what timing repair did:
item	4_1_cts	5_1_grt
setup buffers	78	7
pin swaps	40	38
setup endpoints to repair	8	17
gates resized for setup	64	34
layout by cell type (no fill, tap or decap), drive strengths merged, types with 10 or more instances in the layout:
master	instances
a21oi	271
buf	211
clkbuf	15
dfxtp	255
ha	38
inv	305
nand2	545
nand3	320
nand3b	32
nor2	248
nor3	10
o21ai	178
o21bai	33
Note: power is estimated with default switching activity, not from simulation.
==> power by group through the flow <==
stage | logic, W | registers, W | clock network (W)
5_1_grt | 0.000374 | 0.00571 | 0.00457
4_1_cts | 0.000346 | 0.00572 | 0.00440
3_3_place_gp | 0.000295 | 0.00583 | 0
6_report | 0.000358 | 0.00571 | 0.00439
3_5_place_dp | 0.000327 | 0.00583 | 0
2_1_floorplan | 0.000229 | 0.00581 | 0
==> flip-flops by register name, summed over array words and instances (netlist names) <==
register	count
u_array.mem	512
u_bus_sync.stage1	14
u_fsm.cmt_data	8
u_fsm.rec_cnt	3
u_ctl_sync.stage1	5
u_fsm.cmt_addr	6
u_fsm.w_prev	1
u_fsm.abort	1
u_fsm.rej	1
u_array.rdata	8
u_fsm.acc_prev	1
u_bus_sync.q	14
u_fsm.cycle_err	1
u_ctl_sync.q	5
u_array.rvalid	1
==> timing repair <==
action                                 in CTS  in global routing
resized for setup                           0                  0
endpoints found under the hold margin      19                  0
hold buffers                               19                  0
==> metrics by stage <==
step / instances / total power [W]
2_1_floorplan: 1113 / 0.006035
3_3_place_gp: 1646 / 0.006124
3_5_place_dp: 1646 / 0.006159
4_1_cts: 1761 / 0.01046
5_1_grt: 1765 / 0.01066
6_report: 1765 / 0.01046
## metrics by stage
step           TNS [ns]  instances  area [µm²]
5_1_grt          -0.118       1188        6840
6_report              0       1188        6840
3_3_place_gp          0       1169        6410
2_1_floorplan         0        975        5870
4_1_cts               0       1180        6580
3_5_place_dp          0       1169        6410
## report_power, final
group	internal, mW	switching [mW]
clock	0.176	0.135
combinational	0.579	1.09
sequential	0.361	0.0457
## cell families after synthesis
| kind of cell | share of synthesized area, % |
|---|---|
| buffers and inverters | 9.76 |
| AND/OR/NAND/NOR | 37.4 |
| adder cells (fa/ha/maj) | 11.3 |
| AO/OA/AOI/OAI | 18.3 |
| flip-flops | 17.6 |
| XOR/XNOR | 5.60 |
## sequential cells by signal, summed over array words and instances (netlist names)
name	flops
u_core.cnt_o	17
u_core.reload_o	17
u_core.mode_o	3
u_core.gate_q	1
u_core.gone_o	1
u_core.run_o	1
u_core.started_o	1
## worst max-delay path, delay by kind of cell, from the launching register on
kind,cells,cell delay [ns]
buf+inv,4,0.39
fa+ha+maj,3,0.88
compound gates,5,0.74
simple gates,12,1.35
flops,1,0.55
File: config.mk
export PLATFORM = sky130hd
export DESIGN_NAME = irq_pin_tracker
export DESIGN_NICKNAME = d
export VERILOG_FILES = /design/src/rtl/irqt_pkg.sv /design/src/rtl/irqt_pin_cell.sv /design/src/rtl/irqt_eoi_match.sv /design/src/rtl/irqt_arbiter.sv /design/src/rtl/irq_pin_tracker.sv
export SDC_FILE = /design/constraint.sdc
export NUM_CORES = 1
export LEC_CHECK = 0
export BUFFER_PORTS_ARGS = -buffer_cell sky130_fd_sc_hd__buf_4
export CORE_AREA = 2 2 183 185
export DETAILED_ROUTE_END_ITERATION = 8
export DIE_AREA = 0 0 185 187
export PLACE_DENSITY_LB_ADDON = 0.12
export SYNTH_ARGS = -nofsm -noshare
export SYNTH_HDL_FRONTEND = slang
export SYNTH_HIERARCHICAL = 1
export SYNTH_SLANG_ARGS = --single-unit
File: constraint.sdc
create_clock -name clk -period 8.95 [get_ports clk]
set_clock_uncertainty 0.2 [all_clocks]
set_input_delay 0.895 -clock clk [delete_from_list [all_inputs] [get_ports clk]]
set_output_delay 0.895 -clock clk [all_outputs]
set_load 0.02 [all_outputs]
File: src/rtl/irqt_pkg.sv
package irqt_pkg;
  typedef enum logic {
    TRIG_EDGE  = 1'b0,
    TRIG_LEVEL = 1'b1
  } trig_e;
endpackage

File: src/rtl/irqt_pin_cell.sv
module irqt_pin_cell
  import irqt_pkg::*;
(
  input  logic clk,
  input  logic rst,
  input  logic pin_raw,
  input  logic pol,
  input  logic trig,
  input  logic mask,
  input  logic grant,
  input  logic eoi_hit,
  output logic pending,
  output logic remote,
  output logic req
);
  trig_e trig_mode;
  logic  eff, eff_q, rise, is_level, svc_event, eoi_redo;
  logic  p_n, r_n, q_n;

  assign trig_mode = trig_e'(trig);
  assign is_level  = (trig_mode == TRIG_LEVEL);
  assign eff       = pin_raw ^ pol;
  assign rise      = eff & ~eff_q;
  assign svc_event = rise & ((~is_level & ~pending) | ~remote);
  assign eoi_redo  = eoi_hit & ~mask & pending;

  always_comb begin
    p_n = pending;
    r_n = remote;
    q_n = req;
    if (grant) begin
      q_n = 1'b0;
      if (!mask && is_level) r_n = 1'b1;
      if (!is_level) p_n = 1'b0;
    end
    if (eoi_hit) r_n = 1'b0;
    if (!eff) p_n = 1'b0;
    else if (rise) p_n = 1'b1;
    if (svc_event || eoi_redo) q_n = 1'b1;
  end

  always_ff @(posedge clk) begin
    if (rst) begin
      eff_q   <= 1'b0;
      pending <= 1'b0;
      remote  <= 1'b0;
      req     <= 1'b0;
    end else begin
      eff_q   <= eff;
      pending <= p_n;
      remote  <= r_n;
      req     <= q_n;
    end
  end

  a_r2_inactive_clears: assert property (@(posedge clk) disable iff (rst)
    !eff |=> !pending);
  a_r4_level_sets_remote: assert property (@(posedge clk) disable iff (rst)
    (grant && !mask && is_level && !eoi_hit) |=> remote);
  a_r5_edge_drops_pending: assert property (@(posedge clk) disable iff (rst)
    (grant && !is_level && !rise) |=> !pending);
  a_r6_held_off: assert property (@(posedge clk) disable iff (rst)
    (rise && is_level && remote && !eoi_hit && !req) |=> !req);
  a_r7_eoi_releases: assert property (@(posedge clk) disable iff (rst)
    eoi_hit |=> !remote);
endmodule

File: src/rtl/irqt_eoi_match.sv
module irqt_eoi_match #(
  parameter int unsigned NPINS = 24,
  parameter int unsigned VEC_W = 8
) (
  input  logic                   clk,
  input  logic                   rst,
  input  logic                   eoi_valid,
  input  logic [VEC_W-1:0]       eoi_vector,
  input  logic [NPINS*VEC_W-1:0] vec_flat,
  output logic [NPINS-1:0]       hit
);
  logic [NPINS-1:0] match_lowest;

  // Scan downward so the lowest matching index is the one that remains.
  always_comb begin
    match_lowest = '0;
    for (int i = NPINS - 1; i >= 0; i--) begin
      if (vec_flat[i*VEC_W +: VEC_W] == eoi_vector)
        match_lowest = NPINS'(1) << i;
    end
  end

  assign hit = eoi_valid ? match_lowest : '0;

  a_r7_single_hit: assert property (@(posedge clk) disable iff (rst)
    $onehot0(hit));
  a_r7_hit_needs_msg: assert property (@(posedge clk) disable iff (rst)
    (|hit) |-> eoi_valid);
endmodule
===== src/rtl/udpgen_pkg.sv =====
package udpgen_pkg;

    typedef enum logic [0:0] {
        ST_IDLE = 1'b0,
        ST_SEND = 1'b1
    } gen_state_t;

    typedef enum logic [0:0] {
        PAT_SHORT = 1'b0,
        PAT_JUMBO = 1'b1
    } pattern_t;

endpackage


===== src/rtl/udpgen_debounce.sv =====
module udpgen_debounce #(
    parameter int DEBOUNCE_CYCLES = 250000
) (
    input  logic clk,
    input  logic rst_n,
    input  logic raw_in,
    output logic press
);
    localparam int CNT_W = (DEBOUNCE_CYCLES > 1) ? $clog2(DEBOUNCE_CYCLES) : 1;
    localparam logic [CNT_W-1:0] CNT_LAST = CNT_W'(DEBOUNCE_CYCLES - 1);

    logic             sync_a;
    logic             sync_b;
    logic             level;
    logic [CNT_W-1:0] cnt;

    // Two-flop synchroniser
    always_ff @(posedge clk) begin
        if (!rst_n) begin
            sync_a <= 1'b0;
            sync_b <= 1'b0;
        end else begin
            sync_a <= raw_in;
            sync_b <= sync_a;
        end
    end

    // Stable level changes only after the input differs for the whole window
    always_ff @(posedge clk) begin
        if (!rst_n) begin
            level <= 1'b0;
            cnt   <= '0;
            press <= 1'b0;
        end else begin
            press <= 1'b0;
            if (sync_b == level) begin
                cnt <= '0;
            end else if (cnt == CNT_LAST) begin
                cnt   <= '0;
                level <= sync_b;
                press <= sync_b;
            end else begin
                cnt <= cnt + 1'b1;
            end
        end
    end


    press_single_chk: assert property (@(posedge clk) disable iff (!rst_n)
        press |=> !press);


    press_needs_high_chk: assert property (@(posedge clk) disable iff (!rst_n)
        press |-> level);

endmodule


===== src/rtl/udpgen_seq.sv =====
module udpgen_seq
    import udpgen_pkg::*;
#(
    parameter int SHORT_COUNT = 15,
    parameter int SHORT_STEP  = 2,
    parameter int JUMBO_COUNT = 2,
    parameter int JUMBO_LEN   = 8972,
    parameter int LEN_W       = 16
) (
    input  logic             clk,
    input  logic             rst_n,
    input  logic             start,
    input  logic             mode_in,
    input  logic             m_ready,
    output logic             m_valid,
    output logic [7:0]       m_data,
    output logic             m_sop,
    output logic             m_eop,
    output logic [LEN_W-1:0] m_len,
    output logic             busy
);
    localparam int MAX_PKTS = (SHORT_COUNT > JUMBO_COUNT) ? SHORT_COUNT : JUMBO_COUNT;
    localparam int PKT_W    = $clog2(MAX_PKTS + 1);
    localparam logic [PKT_W-1:0] SHORT_LAST = PKT_W'(SHORT_COUNT - 1);
    localparam logic [PKT_W-1:0] JUMBO_LAST = PKT_W'(JUMBO_COUNT - 1);
    localparam logic [LEN_W-1:0] SHORT_MAX  = LEN_W'(SHORT_COUNT * SHORT_STEP);

    gen_state_t       state;
    pattern_t         pat_q;
    logic [PKT_W-1:0] pkt;
    logic [LEN_W-1:0] idx;
    logic [LEN_W-1:0] cur_len;
    logic             last_byte;
    logic             last_pkt;
    logic             accept;

    // Packet length and end conditions
    always_comb begin
        if (pat_q == PAT_JUMBO) begin
            cur_len  = LEN_W'(JUMBO_LEN);
            last_pkt = (pkt == JUMBO_LAST);
        end else begin
            cur_len  = LEN_W'((32'(pkt) + 32'd1) * 32'(SHORT_STEP));
            last_pkt = (pkt == SHORT_LAST);
        end
        last_byte = (idx == cur_len - 1'b1);
        accept    = (state == ST_SEND) && m_ready;
    end

    // State register and counters
    always_ff @(posedge clk) begin
        if (!rst_n) begin
            state <= ST_IDLE;
            pat_q <= PAT_SHORT;
            pkt   <= '0;
            idx   <= '0;
        end else begin
            unique case (state)
                ST_IDLE: begin
                    if (start) begin
                        // idle_to_send
                        state <= ST_SEND;
                        pat_q <= pattern_t'(mode_in);
                        pkt   <= '0;
                        idx   <= '0;
                    end
                end
                ST_SEND: begin
                    if (accept) begin
                        if (!last_byte) begin
                            // next_byte
                            idx <= idx + 1'b1;
                        end else if (!last_pkt) begin
                            // next_packet
                            pkt <= pkt + 1'b1;
                            idx <= '0;
                        end else begin
                            // send_to_idle
                            state <= ST_IDLE;
                        end
                    end
                end
                default: state <= ST_IDLE;
            endcase
        end
    end

    // Outputs
    always_comb begin
        m_valid = 1'b0;
        m_sop   = 1'b0;
        m_eop   = 1'b0;
        m_data  = 8'h00;
        m_len   = '0;
        busy    = 1'b0;
        unique case (state)
            ST_IDLE: begin
                busy = 1'b0;
            end
            ST_SEND: begin
                busy    = 1'b1;
                m_valid = 1'b1;
                m_sop   = (idx == '0);
                m_eop   = last_byte;
                m_data  = 8'(pkt) + idx[7:0];
                m_len   = cur_len;
            end
            default: busy = 1'b0;
        endcase
    end


    hold_on_stall_chk: assert property (@(posedge clk) disable iff (!rst_n)
        (m_valid && !m_ready) |=> (m_valid && $stable(m_data) && $stable(m_sop)
                                   && $stable(m_eop) && $stable(m_len)));


    sop_after_eop_chk: assert property (@(posedge clk) disable iff (!rst_n)
        (m_valid && m_ready && m_eop && busy) |=> (!m_valid || m_sop));


    idx_in_range_chk: assert property (@(posedge clk) disable iff (!rst_n)
        m_valid |-> (idx < m_len));


    short_len_chk: assert property (@(posedge clk) disable iff (!rst_n)
        (m_valid && pat_q == PAT_SHORT) |->
            (m_len != '0 && m_len <= SHORT_MAX && (m_len % LEN_W'(SHORT_STEP)) == '0));


    pattern_held_chk: assert property (@(posedge clk) disable iff (!rst_n)
        (busy && $past(busy)) |-> $stable(pat_q));

endmodule
==> config.mk <==
export PLATFORM = sky130hd
export DESIGN_NAME = ow_search_engine
export DESIGN_NICKNAME = d
export VERILOG_FILES = /design/src/rtl/ow_search_pkg.sv /design/src/rtl/ow_search_dp.sv /design/src/rtl/ow_search_ctl.sv /design/src/rtl/ow_search_engine.sv
export SDC_FILE = /design/constraint.sdc
export NUM_CORES = 1
export LEC_CHECK = 0
export ABC_AREA = 1
export BUFFER_PORTS_ARGS = -buffer_cell sky130_fd_sc_hd__buf_2
export CORE_MARGIN = 8
export CORE_UTILIZATION = 55
export CTS_CLUSTER_DIAMETER = 50
export DETAILED_ROUTE_END_ITERATION = 10
export HOLD_SLACK_MARGIN = 0.15
export PLACE_DENSITY_LB_ADDON = 0.3
export SYNTH_ARGS = -nofsm -noshare
export SYNTH_HDL_FRONTEND = slang
export SYNTH_SLANG_ARGS = --single-unit
==> constraint.sdc <==
create_clock -name clk -period 3.5 [get_ports clk]
set_input_delay 0.35 -clock clk [delete_from_list [all_inputs] [get_ports clk]]
set_output_delay 0.35 -clock clk [all_outputs]
set_load 0.05 [all_outputs]
==> src/rtl/ow_search_pkg.sv <==
package ow_search_pkg;

  typedef enum logic [1:0] {
    BUS_RESET = 2'd0,
    BUS_WRITE = 2'd1,
    BUS_READ  = 2'd2
  } busOp_e;

  // strobes from control to datapath
  typedef struct packed {
    logic beginPass;
    logic nextOpBit;
    logic latchId;
    logic latchCmp;
    logic commitBit;
    logic endPass;
    logic failSearch;
  } dpCtl_t;

endpackage

==> src/rtl/ow_search_dp.sv <==
module ow_search_dp
  import ow_search_pkg::*;
#(
  parameter int ROM_BITS = 64,
  parameter int OPC_W = 8,
  parameter logic [OPC_W-1:0] OPC = 8'hF0
) (
  input  logic                clk,
  input  logic                rstN,
  input  dpCtl_t              ctl,
  input  logic                busRdBit,
  output logic                opBit,
  output logic                dirBit,
  output logic                idBit,
  output logic                lastOpBit,
  output logic                lastRomBit,
  output logic [ROM_BITS-1:0] romCode,
  output logic                lastDevice
);

  localparam int IDX_W  = (ROM_BITS > 1) ? $clog2(ROM_BITS) : 1;
  localparam int DISC_W = $clog2(ROM_BITS + 1);
  localparam int OPI_W  = (OPC_W > 1) ? $clog2(OPC_W) : 1;

  logic [ROM_BITS-1:0] romReg;
  logic [IDX_W-1:0]    bitIdx;
  logic [OPI_W-1:0]    opIdx;
  logic                idReg, cmpReg;
  logic [DISC_W-1:0]   lastDisc, newDisc, discNow, pos;
  logic                restart, lastDevReg, dir, takeZero;

  assign pos        = DISC_W'(bitIdx) + DISC_W'(1);
  assign opBit      = OPC[opIdx];
  assign lastOpBit  = (opIdx == OPI_W'(OPC_W - 1));
  assign lastRomBit = (bitIdx == IDX_W'(ROM_BITS - 1));
  assign idBit      = idReg;
  assign dirBit     = dir;
  assign romCode    = romReg;
  assign lastDevice = lastDevReg;

  // branch decision
  always_comb begin
    unique case ({idReg, cmpReg})
      2'b01:   dir = 1'b0;
      2'b10:   dir = 1'b1;
      default: begin
        if (pos < lastDisc)       dir = romReg[bitIdx];
        else if (pos == lastDisc) dir = 1'b1;
        else                      dir = 1'b0;
      end
    endcase
    takeZero = !idReg && !cmpReg && !dir;
    discNow  = (ctl.commitBit && takeZero) ? pos : newDisc;
  end

  always_ff @(posedge clk or negedge rstN) begin
    if (!rstN) begin
      romReg     <= '0;
      bitIdx     <= '0;
      opIdx      <= '0;
      idReg      <= 1'b0;
      cmpReg     <= 1'b0;
      lastDisc   <= '0;
      newDisc    <= '0;
      restart    <= 1'b1;
      lastDevReg <= 1'b0;
    end else begin
      if (ctl.beginPass) begin
        bitIdx     <= '0;
        opIdx      <= '0;
        newDisc    <= '0;
        lastDevReg <= 1'b0;
        if (restart) begin
          lastDisc <= '0;
          restart  <= 1'b0;
        end
      end
      if (ctl.nextOpBit) opIdx <= opIdx + OPI_W'(1);
      if (ctl.latchId)   idReg  <= busRdBit;
      if (ctl.latchCmp)  cmpReg <= busRdBit;
      if (ctl.commitBit) begin
        romReg[bitIdx] <= dir;
        newDisc        <= discNow;
        if (!lastRomBit) bitIdx <= bitIdx + IDX_W'(1);
      end
      if (ctl.endPass) begin
        lastDisc <= discNow;
        if (discNow == '0) begin
          lastDevReg <= 1'b1;
          restart    <= 1'b1;
        end
      end
      if (ctl.failSearch) restart <= 1'b1;
    end
  end

endmodule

○ ○ ○ ○ ○ ○ ○

▸ **WORK TASK**:
Given the records above, reproduce precisely and only the lines between the line holding "XOR/XNOR | 5.60 |" and the line holding "simple gates,12,1.35", inclusive.

▸ **YOUR SOLUTION**:
| XOR/XNOR | 5.60 |
## sequential cells by signal, summed over array words and instances (netlist names)
name	flops
u_core.cnt_o	17
u_core.reload_o	17
u_core.mode_o	3
u_core.gate_q	1
u_core.gone_o	1
u_core.run_o	1
u_core.started_o	1
## worst max-delay path, delay by kind of cell, from the launching register on
kind,cells,cell delay [ns]
buf+inv,4,0.39
fa+ha+maj,3,0.88
compound gates,5,0.74
simple gates,12,1.35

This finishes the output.